Gli orfani di femminicidio, testimoni del male assoluto e due volte orfani. Figli ai quali la mano violenta del padre ha strappato la mamma, oltre 1.600 dal 2000 ad oggi. Doppiamente orfani perché il padre sta scontando la pena in carcere oppure, come spesso accade, dopo l’omicidio si è tolto la vita. Non effetti collaterali o vittime secondarie, ma giovani vite segnate per sempre. Bambini o ragazzi scampati alla furia di chi avrebbe dovuto proteggerli insieme alla loro mamma solo perché non presenti all’omicidio. Ed è un calvario quello che devono affrontare: la lacerazione della perdita; il processo del padre in un’ambivalenza di sentimenti da destabilizzare chiunque; se minorenni l’affidamento ai nonni o ad altri familiari – diventando magari oggetto di contesa – o la collocazione in case famiglia.
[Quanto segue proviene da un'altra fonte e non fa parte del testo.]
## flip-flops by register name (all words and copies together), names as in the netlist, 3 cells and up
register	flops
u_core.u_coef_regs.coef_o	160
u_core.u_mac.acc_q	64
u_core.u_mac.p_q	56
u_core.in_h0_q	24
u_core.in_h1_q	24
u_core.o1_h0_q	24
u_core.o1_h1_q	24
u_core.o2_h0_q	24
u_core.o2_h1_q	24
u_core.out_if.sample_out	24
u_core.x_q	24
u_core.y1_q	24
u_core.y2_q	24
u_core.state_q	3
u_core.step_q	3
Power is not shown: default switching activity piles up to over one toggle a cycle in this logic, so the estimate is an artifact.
Frequenti le difficoltà economiche causate dalla perdita di entrambi i genitori. Quale tsunami si scatena nella loro mente e nel loro cuore? Chi se ne occupa? Che fine fanno quando i riflettori della cronaca si spengono? Abbiamo girato queste domande ad Anna Costanza Baldry, criminologa e docente di psicologia sociale alla Seconda Università degli studi di Napoli, ideatrice e coordinatrice del progetto switchoffeu (Supporting WITness Children Orphans From Feminicide in Europe ma anche acronimo di “spento”) i cui risultati verranno presentati a settembre in un incontro alla Camera dei deputati. Vicende diverse ma con un comune denominatore: il senso di solitudine dei protagonisti e l’inadeguatezza delle risorse messe in campo per aiutarli. Fondamentale il sostegno psicologico, per loro e per i familiari che se ne prendono cura, colpiti anch’essi dal lutto; eppure lo ha ricevuto soltanto il 15%, mentre solo nella metà dei casi l’intervento dei servizi sociali è proseguito oltre l’affidamento.
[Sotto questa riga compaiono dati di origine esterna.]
[config.mk]
export PLATFORM = sky130hd
export DESIGN_NAME = hbw_divider
export DESIGN_NICKNAME = d
export VERILOG_FILES = /design/src/design/hbw_pkg.sv /design/src/design/hbw_divider.sv
export SDC_FILE = /design/constraint.sdc
export NUM_CORES = 2
export LEC_CHECK = 0
export BUFFER_PORTS_ARGS = -buffer_cell sky130_fd_sc_hd__buf_4
export CORE_MARGIN = 1
export CORE_UTILIZATION = 57
export CTS_CLUSTER_DIAMETER = 80
export DETAILED_ROUTE_END_ITERATION = 7
export PLACE_DENSITY = 0.76
export SLEW_MARGIN = 0
export SYNTH_ARGS = -nofsm -noshare
export SYNTH_HDL_FRONTEND = slang
export SYNTH_SLANG_ARGS = --single-unit
export TNS_END_PERCENT = 1
[constraint.sdc]
create_clock -name clk -period 3.7 [get_ports clk]
set_input_delay 0.925 -clock clk [delete_from_list [all_inputs] [get_ports clk]]
set_output_delay 0.925 -clock clk [all_outputs]
set_load 0.1 [all_outputs]
[src/design/hbw_pkg.sv]
// shared types, constants and widths for the band threshold homography warp
package hbw_pkg;

    localparam int IMAGE_WIDTH  = 640;
    localparam int IMAGE_HEIGHT = 480;
    localparam int BAND_LOW     = 100;
    localparam int BAND_HIGH    = 170;

    localparam int NUM_REGS = 8;
    localparam int COEF_W   = 32;
    localparam int SUM_W    = 44;   // signed numerator / denominator sums
    localparam int DIV_W    = 46;   // unsigned 2n+d and 2d
    localparam int Q_BITS   = 16;   // quotient bits resolved by the divider
    localparam int REM_W    = DIV_W + Q_BITS;

    localparam logic [COEF_W-1:0] Q_ONE = COEF_W'(65536);

    // register indexes
    localparam logic [2:0] REG_XX = 3'd0;
    localparam logic [2:0] REG_XY = 3'd1;
    localparam logic [2:0] REG_XO = 3'd2;
    localparam logic [2:0] REG_YX = 3'd3;
    localparam logic [2:0] REG_YY = 3'd4;
    localparam logic [2:0] REG_YO = 3'd5;
    localparam logic [2:0] REG_WX = 3'd6;
    localparam logic [2:0] REG_WY = 3'd7;

    typedef logic [NUM_REGS-1:0][COEF_W-1:0] coef_set_t;

    typedef struct packed {
        logic [7:0] grey_value;
        logic [9:0] column;
        logic [8:0] row;
    } pixel_t;

    typedef struct packed {
        logic               in_band;
        logic signed [15:0] proj_x;
        logic signed [15:0] proj_y;
        logic               degenerate;
    } result_t;

    // per-item status leaving the front end
    typedef struct packed {
        logic valid;
        logic band;
        logic degen;
    } side_t;

    // divider operand for one axis
    typedef struct packed {
        logic [DIV_W-1:0] num;
        logic             neg;
        logic             ovf;
    } div_op_t;

endpackage

[src/design/hbw_divider.sv]
// pipelined restoring divider, one quotient bit per stage
module hbw_divider (
    input  logic                      clk,
    input  hbw_pkg::div_op_t          op,
    input  logic [hbw_pkg::DIV_W-1:0] den2,
    output logic [hbw_pkg::Q_BITS-1:0] quot,
    output logic                      neg,
    output logic                      ovf
);

    localparam int QB = hbw_pkg::Q_BITS;
    localparam int RW = hbw_pkg::REM_W;
    localparam int DW = hbw_pkg::DIV_W;

    logic [RW-1:0] rem_reg  [1:QB];
    logic [DW-1:0] den_reg  [1:QB];
    logic [QB-1:0] quot_reg [1:QB];
    logic          neg_reg  [1:QB];
    logic          ovf_reg  [1:QB];

    for (genvar k = 0; k < QB; k++)
    begin : g_stage
        logic [RW-1:0] rem_in;
        logic [DW-1:0] den_in;
        logic [QB-1:0] quot_in;
        logic          neg_in;
        logic          ovf_in;
        logic [RW-1:0] dsh;
        logic          take;

        // stage 0 takes the operands as they are
        if (k == 0)
        begin : g_in
            assign rem_in  = {{QB{1'b0}}, op.num};
            assign den_in  = den2;
            assign quot_in = '0;
            assign neg_in  = op.neg;
            assign ovf_in  = op.ovf;
        end
        else
        begin : g_in
            assign rem_in  = rem_reg[k];
            assign den_in  = den_reg[k];
            assign quot_in = quot_reg[k];
            assign neg_in  = neg_reg[k];
            assign ovf_in  = ovf_reg[k];
        end

        // trial subtract of the shifted divisor
        assign dsh  = {{QB{1'b0}}, den_in} << (QB - 1 - k);
        assign take = rem_in >= dsh;

        always_ff @(posedge clk)
        begin
            rem_reg[k+1]  <= take ? rem_in - dsh : rem_in;
            den_reg[k+1]  <= den_in;
            quot_reg[k+1] <= {quot_in[QB-2:0], take};
            neg_reg[k+1]  <= neg_in;
            ovf_reg[k+1]  <= ovf_in;
        end
    end

    assign quot = quot_reg[QB];
    assign neg  = neg_reg[QB];
    assign ovf  = ovf_reg[QB];

endmodule

# Word level (Yosys, flattened, before mapping)
# Memory sizes are Yosys's and may differ from the RTL's.
# Cells that the tools add are included.
[totals]
reg_bits = 0
latch_bits = 0
ramBits = 2016
romBits = 0
in_bits = 95
output_inout_bits = 18
wordCells = 53
n_memories = 5
[op_classes]
n_addsub = 16
multipliers = 0
n_div = 0
magnitude_cmp = 16
eq_ne = 0
n_shift = 0
n_mux = 16
n_bitwise = 0
reduce_logical = 0
[memory_table]
columns = ["memory", "words", "width", "read_ports", "rd_clocked_by_memory_dff", "write_ports", "line", "text"]
rows = [
  ["rem_reg", 16, 62, 15, 0, 16, "hbw_divider.sv:15", "logic [RW-1:0] rem_reg [1:QB];"],
  ["den_reg", 16, 46, 15, 0, 16, "hbw_divider.sv:16", "logic [DW-1:0] den_reg [1:QB];"],
  ["quot_reg", 16, 16, 16, 0, 16, "hbw_divider.sv:17", "logic [QB-1:0] quot_reg [1:QB];"],
  ["neg_reg", 16, 1, 16, 0, 16, "hbw_divider.sv:18", "logic neg_reg [1:QB];"],
  ["ovf_reg", 16, 1, 16, 0, 16, "hbw_divider.sv:19", "logic ovf_reg [1:QB];"],
]
[ops]
columns = ["op", "count"]
rows = [
  ["two-way mux 62 bit", 16],
  ["greater-or-equal comparator 62 x 46 -> 1 bit", 1],
  ["greater-or-equal comparator 62 x 47 -> 1 bit", 1],
  ["greater-or-equal comparator 62 x 48 -> 1 bit", 1],
  ["greater-or-equal comparator 62 x 49 -> 1 bit", 1],
  ["greater-or-equal comparator 62 x 50 -> 1 bit", 1],
  ["greater-or-equal comparator 62 x 51 -> 1 bit", 1],
  ["greater-or-equal comparator 62 x 52 -> 1 bit", 1],
  ["greater-or-equal comparator 62 x 53 -> 1 bit", 1],
  ["greater-or-equal comparator 62 x 54 -> 1 bit", 1],
  ["greater-or-equal comparator 62 x 55 -> 1 bit", 1],
  ["greater-or-equal comparator 62 x 56 -> 1 bit", 1],
  ["greater-or-equal comparator 62 x 57 -> 1 bit", 1],
  ["greater-or-equal comparator 62 x 58 -> 1 bit", 1],
  ["greater-or-equal comparator 62 x 59 -> 1 bit", 1],
  ["greater-or-equal comparator 62 x 60 -> 1 bit", 1],
  ["subtractor 46 x 61 -> 62 bit", 1],
  ["subtractor 62 x 46 -> 62 bit", 1],
  ["subtractor 62 x 47 -> 62 bit", 1],
  ["subtractor 62 x 48 -> 62 bit", 1],
  ["subtractor 62 x 49 -> 62 bit", 1],
  ["subtractor 62 x 50 -> 62 bit", 1],
  ["subtractor 62 x 51 -> 62 bit", 1],
  ["subtractor 62 x 52 -> 62 bit", 1],
  ["9 further kinds", 9],
]

# Longest topological paths before layout
# An unclocked memory read counts as a cell.
[logic_depth]
word_depth = 3
ltp_mapped = 18
depth_no_buf = 16

# Worst setup path after synthesis
# Ideal clock, no wire load.
[synth_path]
path_kind = "register -> register"
from = "reg, netlist name rem_reg[0][198]"
to = "reg, netlist name rem_reg[0][272]"
setup_ns = 0.123
arrival_time_ns = 3.625
t_required_ns = 3.577
slack_ns = -0.048
path_stages_with_launch = 17
path_buffers = 2
synth_period_minus_slack_ns = 3.748
path_cell_list = "dfxtp_1 > inv_1 > ha_1 > inv_1 > fa_1 > a21o_1 > a2111oi_0 > nor3_1 > nor4b_1 > o21ai_1 > a211oi_1 > o221ai_1 > a21oi_1 > and2_1 > buf_4 > buf_4 > mux2_1"

==> run metrics <==
Multi-input gate area 48000 sq um; pin count of the biggest net entering global routing 88; Hold WS 193 ps; vias in the first global route ~77000; Setup TNS -118 ps; maximum root-to-sink buffer count 3; Avg Cell Area, Syn 8.64 sq um; CTS tree yes; Largest register FFs 930; Fin. Hold Viols 0; Max Cap Violations 0; # rows between 100 and 150; PortBufs about 110; hold_buf cts 0; top-count cell post-synth dfxtp_1; drt pass-1 iters 6; number of DRC markers in iteration 0 between 4000 and 5000; Util after Layout approximately 70%; post-synthesis register bit count 1788; final setup margin -59.6 ps; worst-path maximum fanout 8; core area approximately 150000 sq um; routed wire length 250000 microns; Slew Limit Fails 0; Synth area leader dfxtp_1; DRC errors left 0; clock sink count approximately 1800; critical path class reg -> reg; Setup-failing EPs final 4; post-synth top area share 41.1%; crit path launch type flop; final worst path period share 102%; Sequential Area ~36000 sq um; unrepaired setup endpoints after global routing true; Syn Nets around 11000; htree depth 4; Tot GR Track Use 31.2%; CP Capture Type flop; worst skew pair latency 850 ps; synthesized instance count a little over 10000; fillcell total 11600; Required @ worst endpoint approximately 4400 ps; fin nets ~12000; Worst-Margin Slew 683 ps; ratio of cells with drive above 1 in the final layout around 18%; first-pass GRT wire length 386000 microns; Die W approximately 390 microns; power per cell area about 770 nW/um^2; Synth cell types 96; initial antenna violation count 0; failing checks negative setup slack; die area 154000 sq um; Leak 50.4 nW; Post-synth EDFFs 0; Mapped Area a little under 90000 sq um; Min-Delay Path Class in -> reg; Initial Util 57.4%; register area share after synthesis roughly two fifths; dpl hpwl just under 200000 microns; DIE HEIGHT approximately 390 microns; warnings from Yosys 0; GR Overflow Total 0; Post-synth top cells 1788 x dfxtp_1, 942 x a21oi_1, 922 x inv_1, 900 x nand2_1, 769 x o21ai_0; Arr. time, crit path roughly 4500 ps; vias per inst 5.65; Max-Slew Margin vs Limit a little over half; Final Skew 47.9 ps; Fmax about 0.27 GHz; ys async rst share 0%; peak supply drop between 0.5 and 0.6 mV; area delta synth->final 22.5%; Root Driver clkbuf_16; Detail Route Antenna Nets 0; ys flop type dfxtp_1; IO Pins ~110; wire length per cell about 19 microns; vias post-DR 75500; minimum clock period approximately 3800 ps; GP Congestion about 1.1; ranking of synthesized cells by area dfxtp_1 41%, ha_1 10%, a21oi_1 5.4%; status finished with violations; clock transition at the registers of the reported paths 60 ps; CTS buffer count between 150 and 200
-- per-layer routing --
| layer | GRT usage (%) | share of wire (%) | vias to the layer above |
|---|---|---|---|
| met5 | 0 | 0 | - |
| met4 | 23.6 | 8.9 | 0 |
| met3 | 3.55 | 3.5 | 949 |
| met2 | 60.2 | 52 | 2355 |
| met1 | 30.1 | 36 | 35000 |
| li1 | - | - | 37300 |
-- cells in the final DEF (no fill, tap or decap), types with 187 or more instances in the layout --
cell	n
a21o_1	425
a21oi_1	917
buf_4	1237
clkbuf_16	187
dfxtp_1	1775
ha_1	709
inv_1	911
nand2_1	894
nand4_1	212
nor2_1	610
o21ai_0	722
xnor2_1	401
xor2_1	323
-- logic make-up (layout without fill, tap and decap cells) --
kind of cell / after synthesis / count (layout) / synth area share (%)
compound gates: 2869 / 2869 / 20.1
simple gates: 2584 / 2584 / 14.1
flops: 1788 / 1788 / 41.1
buf+inv: 1306 / 2550 / 5.74
fa+ha+maj: 736 / 736 / 10.7
xor+xnor: 725 / 725 / 7.29
mux: 78 / 78 / 1.01
other cells: 0 / 4 / 0
-- area by class of cell --
type,instances,area share [%]
multi-input combinational,6992,44.9
sequential,1788,33.5
timing repair buffer,1289,9.55
clock buffer,237,4.77
inverter,925,3.26
tap,2030,2.38
clock inverter,99,1.55
antenna,4,0.00938
-- power by group --
part,internal [mW],switching [mW]
registers,23.3,2.61
clock network,12.1,7.97
logic,16.8,19.8
total,52.1,30.4
-- stage by stage --
| stage | cells | setup slack, ps | cell area (sq um) | total power [mW] |
|---|---|---|---|---|
| floorplan | 10100 | -22.3 | 87200 | 48.5 |
| global placement | 13000 | -422 | 97800 | 59.9 |
| detailed placement | 13000 | -565 | 97800 | 60.6 |
| CTS | 13300 | -68.7 | 105000 | 81.5 |
| global route | 13400 | -161 | 107000 | 87.5 |
| finish | 13400 | -59.6 | 107000 | 82.5 |
-- final timing paths --
check                    endpoint            start  cells past startpoint  slack [ps]
setup / recovery  rem_reg[0][176]   rem_reg[0][76]                     17         -60
hold / removal      ovf_reg[0][1]            op[0]                      1         190
setup reg to reg  rem_reg[0][176]   rem_reg[0][76]                     17         -60
hold reg to reg   quot_reg[3][53]  quot_reg[3][36]                      0         310
-- what timing repair did --
item                                   in CTS  in global routing
endpoints found under the hold margin       0                  0
setup endpoints to repair                 584                621
gates resized for setup                   136                253
buffers inserted                           21                 25
pin swaps                                  40                113
gates cloned                                4                  4
-- worst max-delay path, cell delays in order, from the launching register on --
cell	delay (ps)
dfxtp_2	340
inv_1	50
ha_2	190
inv_2	80
fa_2	270
a211oi_4	100
o21ai_2	230
nand3_2	190
a2111oi_4	390
buf_4	190
a21oi_2	100
a21oi_2	220
nor2_1	70
o211ai_1	260
a41o_2	320
buf_12	140
clkbuf_16	170
mux2_2	330
Power figures use the tool's default switching activity.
Il primo passo è il funerale. Esplode il dolore per non essere stati portati al funerale della mamma: «Ci sarei voluto essere perché l’avrei potuta vedere almeno nella bara». Ed anche la sofferenza per i silenzi degli adulti, le risposte vaghe alla loro ansia di verità. «Per l’elaborazione del lutto – spiega l’esperta – il primo passo è prendere consapevolezza di quanto accaduto, dare un nome alla realtà. La reticenza degli adulti finisce invece per alimentare fantasie angosciose e profonda vergogna”. In alcuni casi il senso di colpa per non essere riusciti a salvarla».
Di che cosa hanno bisogno? «Occorre abbattere con azioni e interventi adeguati il muro di silenzio e di non riconoscimento che li avvolge ; servono formazione specifica e linee guida, un protocollo d’azione omogeneo». Per Baldry è necessaria una legge di tutela a 360° che istituisca anche un fondo analogo a quello previsto per le vittime di terrorismo e mafia.
Solo così sarà possibile sostenere e accompagnare psicologicamente e materialmente in un percorso di rinascita le vittime incolpevoli di questa insensata violenza.